Background: an optimization exercise with open tools, aiming at small area and a short achievable clock period. Do not read the settings as production practice. Function was checked by simulation only, so behaviour that the tests miss may differ from the original. Power and IR drop assume default switching activity.

==> design.v <==
`timescale 1ns/1ns
module top_2dsys(
  input          clock,
  input          reset,
  input  [127:0] io_in,
  input          io_rw_co,
  input          io_ping_pong_wr,
  input          io_ping_pong_rd,
  input          io_wr_input,
  output         io_wr_ready,
  input          io_start,
  input          io_iormac,
  output         io_sys_busy,
  input          io_rd_output,
  output         io_rd_ready,
  output [127:0] io_out
);
  reg rst_q;
  always @(posedge clock) rst_q <= reset;
  reg        wr_rdy, wr_idle;
  reg  [1:0] wsel;    
  reg  [4:0] waddr;
  wire       wr_fsm = ~wr_idle;
  always @(posedge clock) begin
    wr_rdy  <= ~reset & io_wr_input;
    wr_idle <= reset | ~io_wr_input;
    if (wr_idle & io_wr_input) wsel <= {~io_rw_co, ~io_ping_pong_wr};
    waddr   <= wr_fsm ? waddr + 5'd1 : 5'd0;
  end
  wire  [6:0]   widx = {wsel, waddr};
  wire [31:0]   din  = rst_q ? 32'd0 : io_in[31:0];
  wire [4095:0] mem;
  genvar g;
  generate
    for (g = 0; g < 128; g = g + 1) begin : word
      reg [31:0] d;
      always @(posedge clock)
        if (rst_q | (wr_fsm & (widx == g))) d <= din;
      assign mem[32*g +: 32] = d;
    end
  endgenerate
  reg  [1:0] fsm;     
  reg        busy;
  reg  [2:0] im;
  reg  [1:0] dc;
  reg [31:0] selp, selq;    
  reg  [1:0] fsm_n;
  always @* begin
    fsm_n = fsm;
    case (fsm)
      2'd0: if (io_start) fsm_n = 2'd1;
      2'd1: if (!io_start) fsm_n = 2'd2;
      2'd2: if (!im[2]) fsm_n = 2'd3;
      2'd3: if (dc == 2'd3) fsm_n = 2'd0;
    endcase
    if (reset) fsm_n = 2'd0;
  end
  wire comp = fsm == 2'd1;
  always @(posedge clock) begin
    fsm  <= fsm_n;
    busy <= fsm_n != 2'd0;
    im   <= {im[1:0], io_iormac} | {3{reset}};
    dc   <= (fsm == 2'd3) ? dc + 2'd1 : 2'd0;
    if (comp) begin
      selp <= {selp[30:0], selp[31]};
      selq <= {selq[30:0], selq[31]};
    end else begin
      selp <= {31'd0,  io_ping_pong_rd};
      selq <= {31'd0, ~io_ping_pong_rd};
    end
  end
  reg [31:0] xrd, wrd;
  integer i;
  always @* begin
    xrd = 32'd0;
    wrd = 32'd0;
    for (i = 0; i < 32; i = i + 1) begin
      xrd = xrd | ({32{selp[i]}} & mem[32*i +: 32])
                | ({32{selq[i]}} & mem[32*(32+i) +: 32]);
      wrd = wrd | ({32{selp[i]}} & mem[32*(64+i) +: 32])
                | ({32{selq[i]}} & mem[32*(96+i) +: 32]);
    end
  end
  wire [47:0] wrdg;
  genvar gb;
  generate
    for (gb = 0; gb < 4; gb = gb + 1) begin : benc
      booth_enc enc (.w(wrd[8*gb +: 8]), .dg(wrdg[12*gb +: 12]));
    end
  endgenerate
  wire       go   = ~reset & comp & io_start;
  wire       kill = reset | (comp & ~io_start);
  reg [31:0] xr;
  reg [47:0] wr;
  reg  [7:0] xd [0:3][1:3];
  reg [11:0] wdl [0:3][1:3];
  integer r;
  always @(posedge clock) begin
    xr <= go ? xrd : 32'd0;
    wr <= go ? wrdg : 48'd0;
    for (r = 0; r < 4; r = r + 1) begin
      xd[r][1]  <= kill ? 8'd0 : xr[8*r +: 8];
      xd[r][2]  <= kill ? 8'd0 : xd[r][1];
      xd[r][3]  <= kill ? 8'd0 : xd[r][2];
      wdl[r][1] <= kill ? 12'd0 : wr[12*r +: 12];
      wdl[r][2] <= kill ? 12'd0 : wdl[r][1];
      wdl[r][3] <= kill ? 12'd0 : wdl[r][2];
    end
  end
  wire [511:0] accs;
  genvar gr, gc;
  generate
    for (gr = 0; gr < 4; gr = gr + 1) begin : row
      for (gc = 0; gc < 4; gc = gc + 1) begin : col
        wire [7:0] xo = (gc == 0) ? xr[8*gr +: 8] : xd[gr][gc];
        wire [11:0] wo = (gr == 0) ? wr[12*gc +: 12] : wdl[gc][gr];
        reg  [15:0] lo, hi;
        reg   [2:0] pc;    
        reg   [1:0] cq;    
        wire  [2:0] pco;
        wire [17:0] t;     
        pe_mac mac (.x(xo), .dg(wo), .lo(lo), .pc(pc), .pco(pco), .t(t));
        always @(posedge clock) begin
          lo <= reset ? 16'd0 : t[15:0];
          pc <= reset ? 3'd0 : pco;
          cq <= reset ? 2'd0 : t[17:16];
          hi <= reset ? 16'd0 : hi + {{14{cq[1]}}, cq};
        end
        assign accs[128*gr + 32*gc +: 32] = {hi, lo};
      end
    end
  endgenerate
  reg         rd_rdy, rd_idle;
  reg   [1:0] aco;
  reg [127:0] out_q;
  wire        rd_fsm = ~rd_idle;
  wire  [1:0] nrow = rd_fsm ? aco + 2'd1 : 2'd0;
  wire        rd_n = ~reset & (rd_fsm ? (aco != 2'd3) : io_rd_output);
  always @(posedge clock) begin
    rd_rdy  <= rd_n;
    rd_idle <= ~(~reset & (rd_fsm ? (aco != 2'd3) : io_rd_output));
    aco     <= (reset | ~rd_fsm | (aco == 2'd3)) ? 2'd0 : aco + 2'd1;
    out_q   <= accs[128*nrow +: 128];
  end
  assign io_wr_ready = wr_rdy;
  assign io_sys_busy = busy;
  assign io_rd_ready = rd_rdy;
  assign io_out      = out_q;
endmodule
module pe_mac(
  input  [7:0]  x,
  input  [11:0] dg,
  input  [15:0] lo,
  input  [2:0]  pc,
  output [2:0]  pco,
  output [17:0] t
);
  wire [8:0] xe = {x[7], x};
  wire one0 = dg[0], two0 = dg[1], neg0 = dg[2];
  wire b_0_0 = (one0 & xe[0]) ^ neg0;
  wire b_0_1 = ((one0 & xe[1]) | (two0 & xe[0])) ^ neg0;
  wire b_0_2 = ((one0 & xe[2]) | (two0 & xe[1])) ^ neg0;
  wire b_0_3 = ((one0 & xe[3]) | (two0 & xe[2])) ^ neg0;
  wire b_0_4 = ((one0 & xe[4]) | (two0 & xe[3])) ^ neg0;
  wire b_0_5 = ((one0 & xe[5]) | (two0 & xe[4])) ^ neg0;
  wire b_0_6 = ((one0 & xe[6]) | (two0 & xe[5])) ^ neg0;
  wire b_0_7 = ((one0 & xe[7]) | (two0 & xe[6])) ^ neg0;
  wire b_0_8 = ((one0 & xe[8]) | (two0 & xe[7])) ^ neg0;
  wire one1 = dg[3], two1 = dg[4], neg1 = dg[5];
  wire b_1_0 = (one1 & xe[0]) ^ neg1;
  wire b_1_1 = ((one1 & xe[1]) | (two1 & xe[0])) ^ neg1;
  wire b_1_2 = ((one1 & xe[2]) | (two1 & xe[1])) ^ neg1;
  wire b_1_3 = ((one1 & xe[3]) | (two1 & xe[2])) ^ neg1;
  wire b_1_4 = ((one1 & xe[4]) | (two1 & xe[3])) ^ neg1;
  wire b_1_5 = ((one1 & xe[5]) | (two1 & xe[4])) ^ neg1;
  wire b_1_6 = ((one1 & xe[6]) | (two1 & xe[5])) ^ neg1;
  wire b_1_7 = ((one1 & xe[7]) | (two1 & xe[6])) ^ neg1;
  wire b_1_8 = ((one1 & xe[8]) | (two1 & xe[7])) ^ neg1;
  wire one2 = dg[6], two2 = dg[7], neg2 = dg[8];
  wire b_2_0 = (one2 & xe[0]) ^ neg2;
  wire b_2_1 = ((one2 & xe[1]) | (two2 & xe[0])) ^ neg2;
  wire b_2_2 = ((one2 & xe[2]) | (two2 & xe[1])) ^ neg2;
  wire b_2_3 = ((one2 & xe[3]) | (two2 & xe[2])) ^ neg2;
  wire b_2_4 = ((one2 & xe[4]) | (two2 & xe[3])) ^ neg2;
  wire b_2_5 = ((one2 & xe[5]) | (two2 & xe[4])) ^ neg2;
  wire b_2_6 = ((one2 & xe[6]) | (two2 & xe[5])) ^ neg2;
  wire b_2_7 = ((one2 & xe[7]) | (two2 & xe[6])) ^ neg2;
  wire b_2_8 = ((one2 & xe[8]) | (two2 & xe[7])) ^ neg2;
  wire one3 = dg[9], two3 = dg[10], neg3 = dg[11];
  wire b_3_0 = (one3 & xe[0]) ^ neg3;
  wire b_3_1 = ((one3 & xe[1]) | (two3 & xe[0])) ^ neg3;
  wire b_3_2 = ((one3 & xe[2]) | (two3 & xe[1])) ^ neg3;
  wire b_3_3 = ((one3 & xe[3]) | (two3 & xe[2])) ^ neg3;
  wire b_3_4 = ((one3 & xe[4]) | (two3 & xe[3])) ^ neg3;
  wire b_3_5 = ((one3 & xe[5]) | (two3 & xe[4])) ^ neg3;
  wire b_3_6 = ((one3 & xe[6]) | (two3 & xe[5])) ^ neg3;
  wire b_3_7 = ((one3 & xe[7]) | (two3 & xe[6])) ^ neg3;
  wire b_3_8 = ((one3 & xe[8]) | (two3 & xe[7])) ^ neg3;
  wire ss12 = ~b_0_8 ^ ~b_1_8 ^ ~b_2_8;
  wire sc12 = (~b_0_8 & ~b_1_8) | (~b_0_8 & ~b_2_8) | (~b_1_8 & ~b_2_8);
  wire s1 = lo[4] ^ pc[0] ^ neg2;
  wire c2 = (lo[4] & pc[0]) | (lo[4] & neg2) | (pc[0] & neg2);
  wire s3 = lo[5] ^ b_0_5;
  wire c4 = lo[5] & b_0_5;
  wire s5 = lo[6] ^ neg3 ^ b_0_6;
  wire c6 = (lo[6] & neg3) | (lo[6] & b_0_6) | (neg3 & b_0_6);
  wire s7 = b_1_4 ^ b_2_2;
  wire c8 = b_1_4 & b_2_2;
  wire s9 = lo[7] ^ b_0_7 ^ b_1_5;
  wire c10 = (lo[7] & b_0_7) | (lo[7] & b_1_5) | (b_0_7 & b_1_5);
  wire s11 = b_2_3 ^ b_3_1;
  wire c12 = b_2_3 & b_3_1;
  wire s13 = lo[8] ^ pc[1] ^ b_0_8;
  wire c14 = (lo[8] & pc[1]) | (lo[8] & b_0_8) | (pc[1] & b_0_8);
  wire s15 = b_1_6 ^ b_2_4 ^ b_3_2;
  wire c16 = (b_1_6 & b_2_4) | (b_1_6 & b_3_2) | (b_2_4 & b_3_2);
  wire s17 = lo[9] ^ b_0_8 ^ b_1_7;
  wire c18 = (lo[9] & b_0_8) | (lo[9] & b_1_7) | (b_0_8 & b_1_7);
  wire s19 = b_2_5 ^ b_3_3;
  wire c20 = b_2_5 & b_3_3;
  wire s21 = lo[10] ^ b_0_8 ^ b_1_8;
  wire c22 = (lo[10] & b_0_8) | (lo[10] & b_1_8) | (b_0_8 & b_1_8);
  wire s23 = b_2_6 ^ b_3_4;
  wire c24 = b_2_6 & b_3_4;
  wire s25 = lo[11] ^ b_0_8 ^ b_1_8;
  wire c26 = (lo[11] & b_0_8) | (lo[11] & b_1_8) | (b_0_8 & b_1_8);
  wire s27 = b_2_7 ^ b_3_5;
  wire c28 = b_2_7 & b_3_5;
  wire s29 = 1'b1 ^ lo[12] ^ pc[2];
  wire c30 = (1'b1 & lo[12]) | (1'b1 & pc[2]) | (lo[12] & pc[2]);
  wire s31 = b_3_6 ^ ss12;
  wire c32 = b_3_6 & ss12;
  wire s33 = lo[13] ^ b_3_7;
  wire c34 = lo[13] & b_3_7;
  wire s35 = lo[2] ^ neg1;
  wire c36 = lo[2] & neg1;
  wire s37 = lo[3] ^ b_0_3;
  wire c38 = lo[3] & b_0_3;
  wire s39 = b_0_4 ^ b_1_2 ^ b_2_0;
  wire c40 = (b_0_4 & b_1_2) | (b_0_4 & b_2_0) | (b_1_2 & b_2_0);
  wire s41 = b_1_3 ^ b_2_1 ^ c2;
  wire c42 = (b_1_3 & b_2_1) | (b_1_3 & c2) | (b_2_1 & c2);
  wire s43 = b_3_0 ^ c4 ^ s7;
  wire c44 = (b_3_0 & c4) | (b_3_0 & s7) | (c4 & s7);
  wire s45 = c8 ^ s11 ^ c6;
  wire c46 = (c8 & s11) | (c8 & c6) | (s11 & c6);
  wire s47 = c12 ^ c10 ^ s13;
  wire c48 = (c12 & c10) | (c12 & s13) | (c10 & s13);
  wire s49 = s19 ^ c14 ^ c16;
  wire c50 = (s19 & c14) | (s19 & c16) | (c14 & c16);
  wire s51 = c20 ^ s23 ^ c18;
  wire c52 = (c20 & s23) | (c20 & c18) | (s23 & c18);
  wire s53 = c24 ^ s27 ^ c22;
  wire c54 = (c24 & s27) | (c24 & c22) | (s27 & c22);
  wire s55 = s29 ^ c28 ^ c26;
  wire c56 = (s29 & c28) | (s29 & c26) | (c28 & c26);
  wire s57 = c30 ^ s33 ^ sc12;
  wire c58 = (c30 & s33) | (c30 & sc12) | (s33 & sc12);
  wire s59 = lo[14] ^ ~b_3_8;
  wire c60 = lo[14] & ~b_3_8;
  wire s61 = lo[0] ^ neg0;
  wire c62 = lo[0] & neg0;
  wire s63 = lo[1] ^ b_0_1;
  wire c64 = lo[1] & b_0_1;
  wire s65 = s35 ^ b_0_2 ^ b_1_0;
  wire c66 = (s35 & b_0_2) | (s35 & b_1_0) | (b_0_2 & b_1_0);
  wire s67 = c36 ^ b_1_1 ^ s37;
  wire c68 = (c36 & b_1_1) | (c36 & s37) | (b_1_1 & s37);
  wire s69 = s1 ^ c38 ^ s39;
  wire c70 = (s1 & c38) | (s1 & s39) | (c38 & s39);
  wire s71 = s3 ^ c40 ^ s41;
  wire c72 = (s3 & c40) | (s3 & s41) | (c40 & s41);
  wire s73 = c42 ^ s5 ^ s43;
  wire c74 = (c42 & s5) | (c42 & s43) | (s5 & s43);
  wire s75 = s9 ^ c44 ^ s45;
  wire c76 = (s9 & c44) | (s9 & s45) | (c44 & s45);
  wire s77 = s15 ^ c46 ^ s47;
  wire c78 = (s15 & c46) | (s15 & s47) | (c46 & s47);
  wire s79 = s17 ^ c48 ^ s49;
  wire c80 = (s17 & c48) | (s17 & s49) | (c48 & s49);
  wire s81 = s21 ^ c50 ^ s51;
  wire c82 = (s21 & c50) | (s21 & s51) | (c50 & s51);
  wire s83 = s25 ^ c52 ^ s53;
  wire c84 = (s25 & c52) | (s25 & s53) | (c52 & s53);
  wire s85 = c54 ^ s55 ^ s31;
  wire c86 = (c54 & s55) | (c54 & s31) | (s55 & s31);
  wire s87 = c32 ^ c56 ^ s57;
  wire c88 = (c32 & c56) | (c32 & s57) | (c56 & s57);
  wire s89 = c34 ^ s59 ^ c58;
  wire c90 = (c34 & s59) | (c34 & c58) | (s59 & c58);
  wire s91 = 1'b1 ^ lo[15] ^ c60;
  wire c92 = (1'b1 & lo[15]) | (1'b1 & c60) | (lo[15] & c60);
  wire [17:0] ra = {1'b1, 1'b1, s91, c88, c86, c84, c82, c80, c78, c76, c74, c72, c70, c68, c66, c64, c62, s61};
  wire [17:0] rb = {1'b0, c92, c90, s89, s87, s85, s83, s81, s79, s77, s75, s73, s71, s69, s67, s65, s63, b_0_0};
  wire [4:0] sg0 = ra[3:0] + rb[3:0];
  assign pco[0] = sg0[4];
  wire [4:0] sg1 = ra[7:4] + rb[7:4];
  assign pco[1] = sg1[4];
  wire [4:0] sg2 = ra[11:8] + rb[11:8];
  assign pco[2] = sg2[4];
  wire [6:0] sg3 = ra[17:12] + rb[17:12];
  assign t = {sg3[5:0], sg2[3:0], sg1[3:0], sg0[3:0]};
endmodule
module booth_enc(
  input  [7:0]  w,
  output [11:0] dg
);
  wire [8:0] we = {w, 1'b0};
  genvar i;
  generate
    for (i = 0; i < 4; i = i + 1) begin : d
      wire a = we[2*i+2], b = we[2*i+1], c = we[2*i];
      assign dg[3*i]   = b ^ c;
      assign dg[3*i+1] = (a & ~b & ~c) | (~a & b & c);
      assign dg[3*i+2] = a;
    end
  endgenerate
endmodule
==> run.sh <==
#!/bin/bash
# synth_recipe.tcl (not shown) runs the flow's synth.tcl, then flattens the netlist and writes it again
# the make line also repeats each setting of config.mk as NAME=value (left out here)
make -C /OpenROAD-flow-scripts/flow DESIGN_CONFIG=/design/flow/config.mk WORK_HOME=/design/flow/orfs CLKGATE_MAP_FILE= SYNTH_SCRIPT=/design/flow/synth_recipe.tcl finish
==> config.mk <==
export PLATFORM = sky130hd
export DESIGN_NAME = top_2dsys
export DESIGN_NICKNAME = top_2dsys
export VERILOG_FILES = /design/flow/design.v
export SDC_FILE = /design/flow/constraint.sdc
export NUM_CORES = 8
export LEC_CHECK = 0
export CAP_MARGIN = 20
export CORE_MARGIN = 2
export CORE_UTILIZATION = 45
export CTS_CLUSTER_DIAMETER = 100
export CTS_CLUSTER_SIZE = 20
export SLEW_MARGIN = 30
==> constraint.sdc <==
create_clock -name core_clock -period 12.0 [get_ports {clock}]
set_input_delay 2.4000 -clock core_clock [delete_from_list [all_inputs] [get_ports {clock}]]
set_output_delay 2.4000 -clock core_clock [all_outputs]
set_load 0.01 [all_outputs]
==> metrics.json, run 1 <==
{
  "status": {"value": "finished clean"},
  "layout_worst_path_cycle_share": {"value": 37.3, "unit": "%"},
  "total_cts_buffers": {"value": 310},
  "io-pin-count": {"value": 268},
  "yosysWarnings": {"value": 3},
  "postSynth.topFlopCell": {"value": "sky130_fd_sc_hd__edfxtp_1"},
  "clock.fmax": {"value": 223, "unit": "MHz"},
  "cts_resized": {"value": 0},
  "share_comb_of_total_power": {"value": 15.2, "unit": "%"},
  "timing.hold.worst.class": {"value": "flip-flop to flip-flop"},
  "final-instance-count-excl-fill": {"value": 22401},
  "dp.cells": {"value": 21881},
  "drt_drc_violations_left": {"value": 0},
  "fin_nets": {"value": 17011},
  "r2r.worst_path.cells": {"value": 13},
  "detail_route.wl_per_cell": {"value": 37.2, "unit": "um"},
  "worst-endpoint-required": {"value": 12.83, "unit": "ns"},
  "rsz0062_at_grt": {"value": "no"},
  "buffer_ports.inserted": {"value": 171},
  "drt-total-wl": {"value": 833000, "unit": "um"},
  "synth_cell_type_count": {"value": 60},
  "fin_setup_tns": {"value": 0, "unit": "ns"},
  "via_per_inst": {"value": 6.59},
  "slowest_stage": {"value": "sky130_fd_sc_hd__nor4b_1"},
  "final-max-slew-violation-count": {"value": 0},
  "synthesized_instance_count": {"value": 15655},
  "power-per-cell-area": {"value": 159, "unit": "nW/um2"},
  "drv.max_cap_violation_count": {"value": 0},
  "synthesis.area": {"value": 224000, "unit": "um2"},
  "post_cts_hold_buffer_count": {"value": 0},
  "root_buffer": {"value": "sky130_fd_sc_hd__clkbuf_16"},
  "worst_setup_path_start_kind": {"value": "flip-flop"},
  "firstDrtPassIters": {"value": 6},
  "die_height": {"value": 709, "unit": "um"},
  "ys_ff_latch": {"value": 5222},
  "asyncSetResetFlopFracSynth": {"value": 0, "unit": "%"},
  "finalPower": {"value": 38.9, "unit": "mW"},
  "leading_cell_type_in_the_layout_fill_and_taps_excluded": {"value": "sky130_fd_sc_hd__edfxtp_1"},
  "clockPowerShare": {"value": 28.8, "unit": "%"},
  "critPathMaxFanout": {"value": 9},
  "dp.final_hpwl": {"value": 472000, "unit": "um"},
  "die-area": {"value": 503000, "unit": "um2"},
  "area_growth_syn_to_layout": {"value": 9.37, "unit": "%"},
  "synth-compound-area-share": {"value": 12.8, "unit": "%"},
  "worst-slew-pin-transition": {"value": 1.16, "unit": "ns"},
  "synth_seq_area_share": {"value": 65.0, "unit": "%"},
  "die_wd": {"value": 709, "unit": "um"},
  "first_pass_grt_wire_length": {"value": 1130000, "unit": "um"},
  "core-area": {"value": 496000, "unit": "um2"},
  "synth_xor_area_share": {"value": 3.30, "unit": "%"},
  "synth_edf_count": {"value": 4098},
  "post_synth.cell_area_avg": {"value": 14.3, "unit": "um2"},
  "setup-violations-final": {"value": 0},
  "launch_point_of_the_worst_reg_to_reg_path": {"value": "xr[15]"},
  "tritoncts": {"value": "yes"},
  "antenna_violating_nets_post_route": {"value": 0},
  "worstHoldEndpoint": {"value": "im[2]"},
  "startpoint_to_endpoint_class_of_the_critical_path": {"value": "flip-flop to flip-flop"},
  "routabilityCongestion": {"value": 0.856},
  "adder_cell_share_of_the_synthesized_area": {"value": 9.44, "unit": "%"},
  "min-delay-start": {"value": "im[1]"},
  "swShare": {"value": 27.2, "unit": "%"},
  "clockBufferDepth": {"value": 4},
  "grt_max_degree": {"value": 183},
  "design_area": {"value": 245000, "unit": "um2"},
  "synth_simple_gate_area_share": {"value": 5.75, "unit": "%"},
  "final_layout_size_suffix_gt1_share": {"value": 7.01, "unit": "%"},
  "worstPathCellList": {"value": "o21ai_0, xnor2_1, inv_1, fa_1, inv_1, fa_1, inv_1, fa_1, ha_1, a21o_1, a21oi_1, nor2b_1, nor4b_1"},
  "peakVddDrop": {"value": 0.148, "unit": "mV"},
  "power.switching": {"value": 10.6, "unit": "mW"},
  "antenna_found_initial": {"value": 61},
  "hold_viol_final": {"value": 0},
  "cts_setup_buffers": {"value": 0},
  "global_route.usage.total": {"value": 32.3, "unit": "%"},
  "most_frequent_cells_in_the_layout": {"value": "sky130_fd_sc_hd__edfxtp_1 (4098), sky130_fd_sc_hd__inv_1 (1103), sky130_fd_sc_hd__dfxtp_1 (1058), sky130_fd_sc_hd__a22o_1 (888), sky130_fd_sc_hd__a221oi_1 (887)"},
  "critical-path-max-stage-delay": {"value": 0.67, "unit": "ns"},
  "clock_sink_count": {"value": 5222},
  "placedInstanceArea": {"value": 236000, "unit": "um2"},
  "row_count": {"value": 259},
  "num_vias": {"value": 147675},
  "cts-htree-levels": {"value": 5},
  "global_route.overflow_total": {"value": 0},
  "cell_family_with_most_cp_delay": {"value": "adder cells"},
  "power.leakage": {"value": 90.4, "unit": "nW"},
  "start_util": {"value": 45.1, "unit": "%"},
  "reg2reg_setup_slack": {"value": 7.52, "unit": "ns"},
  "worstSkewPairLatency": {"value": 1.05, "unit": "ns"},
  "relative_slew_slack": {"value": 22.5, "unit": "%"},
  "final.setup_skew": {"value": 0.0777, "unit": "ns"},
  "critical_path_buf_inv_count": {"value": 3},
  "internal_dissipation": {"value": 28.3, "unit": "mW"},
  "first_global_vias": {"value": 136888},
  "post-route-min-period": {"value": 4.48, "unit": "ns"},
  "crit_arrival": {"value": 5.31, "unit": "ns"},
  "hold_depth": {"value": 1},
  "detail_route.iter0.violations": {"value": 25932},
  "seq_power_share": {"value": 55.9, "unit": "%"},
  "synthMuxAreaShare": {"value": 0.0699, "unit": "%"},
  "synth_top_family_by_area": {"value": "compound AO/OA/AOI/OAI gates"},
  "clock_pin_slew_on_the_worst_setup_and_hold_paths": {"value": 0.08, "unit": "ns"},
  "critPathCaptureType": {"value": "flip-flop"},
  "reg2reg_to": {"value": "row[1].col[0].cq[1]"},
  "syn-num-nets": {"value": 17126}
}
## per-stage QoR
step                      hold slack, ns  worst slack (ns)  util (%)
final                              0.413              7.52      49.3
after global placement             0.392              6.70      47.2
after global routing               0.435              7.17      49.3
after detailed placement           0.395              6.72      47.4
after CTS                          0.415              7.47      49.3
after floorplan                    0.389              5.66         -
## cell families (layout without fill, tap and decap cells)
logic type               after synthesis  in the layout
flip-flops                          5222           5222
AO/OA/AOI/OAI                       3664           3664
AND/OR/NAND/NOR                     2475           2475
buffers and inverters               2102           2154
adder cells (fa/ha/maj)             1334           1334
XOR/XNOR                             844            844
multiplexers                          14             14
other                                  0             39
## power groups by stage
stage	registers [mW]	logic [mW]	clock network [mW]
after floorplan	22.0	3.78	0
after global placement	22.2	5.69	0
after detailed placement	22.2	5.82	0
after CTS	21.8	5.85	11.2
after global routing	21.9	6.49	11.8
final	21.8	5.93	11.2
## registers in the layout, summed over array words and instances, names as in the netlist, 3 cells and up
register    cells
wdl           144
wr             48
xr             32
selq           32
out_q         128
row.col.cq     32
row.col.hi    256
row.col.pc     48
selp           32
word.d       4096
waddr           5
im              3
xd             96
row.col.lo    256
## how the worst max path moves through the flow
stage                         from                    to  slack, ns  cells past startpoint
after floorplan           io_in[0]          word[0].d[0]       5.66                      1
after CTS                   xr[15]   row[1].col[0].cq[1]       7.47                     13
after global routing        xr[15]   row[1].col[0].cq[1]       7.17                     13
after detailed placement     reset  row[3].col[2].hi[14]       6.72                      6
final                       xr[15]   row[1].col[0].cq[1]       7.52                     13
after global placement       reset  row[2].col[2].hi[14]       6.70                      6
## routing by layer
metal	vias to the layer above	track usage (%)	part of all wire [%]
met5	-	0	0.026
met2	11658	49.2	44
met3	2531	9.52	15
li1	58778	-	-
met1	74682	42.9	36
met4	26	14.6	5.7
## final cells by class
cell class | count | area, um2
well taps | 6655 | 8330
diodes | 39 | 97.6
repair buffers | 572 | 5760
clock inverters | 53 | 649
flip-flops and latches | 5222 | 146000
clock buffers | 426 | 8380
fillers | 42732 | 252000
inverters | 1103 | 4140
multi-input cells | 8331 | 71600
## cells in the mapped netlist, drive strengths merged (17+ instances only)
cell type,instances,share of area (%)
nand2b,42,0.12
nand3,73,0.16
nor3,211,0.47
a21o,220,0.74
buf,284,0.54
o21ai,186,0.42
a31oi,170,0.48
nor4,50,0.14
nand4,260,0.73
and3,61,0.17
and2,297,0.83
o31a,18,0.070
a221oi,888,3.5
nand2,379,0.64
or3,17,0.048
nor2,583,0.98
xor2,350,1.4
clkbuf,715,1.2
a22o,888,3.5
o41ai,21,0.12
or4,27,0.092
xnor2,494,1.9
o21a,44,0.15
dfxtp,1124,10
inv,1103,1.9
a211oi,181,0.61
fa,592,5.3
a22oi,720,2.4
ha,742,4.1
edfxtp,4098,55
a21oi,232,0.52
nor2b,400,1.1
o21bai,47,0.16
or2,27,0.075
◆ ◆ ◆
Beginning at the line where "inverters | 1103 | 4140" appears, extract each line through the end of the data above; keep them exact and include nothing else.

inverters | 1103 | 4140
multi-input cells | 8331 | 71600
## cells in the mapped netlist, drive strengths merged (17+ instances only)
cell type,instances,share of area (%)
nand2b,42,0.12
nand3,73,0.16
nor3,211,0.47
a21o,220,0.74
buf,284,0.54
o21ai,186,0.42
a31oi,170,0.48
nor4,50,0.14
nand4,260,0.73
and3,61,0.17
and2,297,0.83
o31a,18,0.070
a221oi,888,3.5
nand2,379,0.64
or3,17,0.048
nor2,583,0.98
xor2,350,1.4
clkbuf,715,1.2
a22o,888,3.5
o41ai,21,0.12
or4,27,0.092
xnor2,494,1.9
o21a,44,0.15
dfxtp,1124,10
inv,1103,1.9
a211oi,181,0.61
fa,592,5.3
a22oi,720,2.4
ha,742,4.1
edfxtp,4098,55
a21oi,232,0.52
nor2b,400,1.1
o21bai,47,0.16
or2,27,0.075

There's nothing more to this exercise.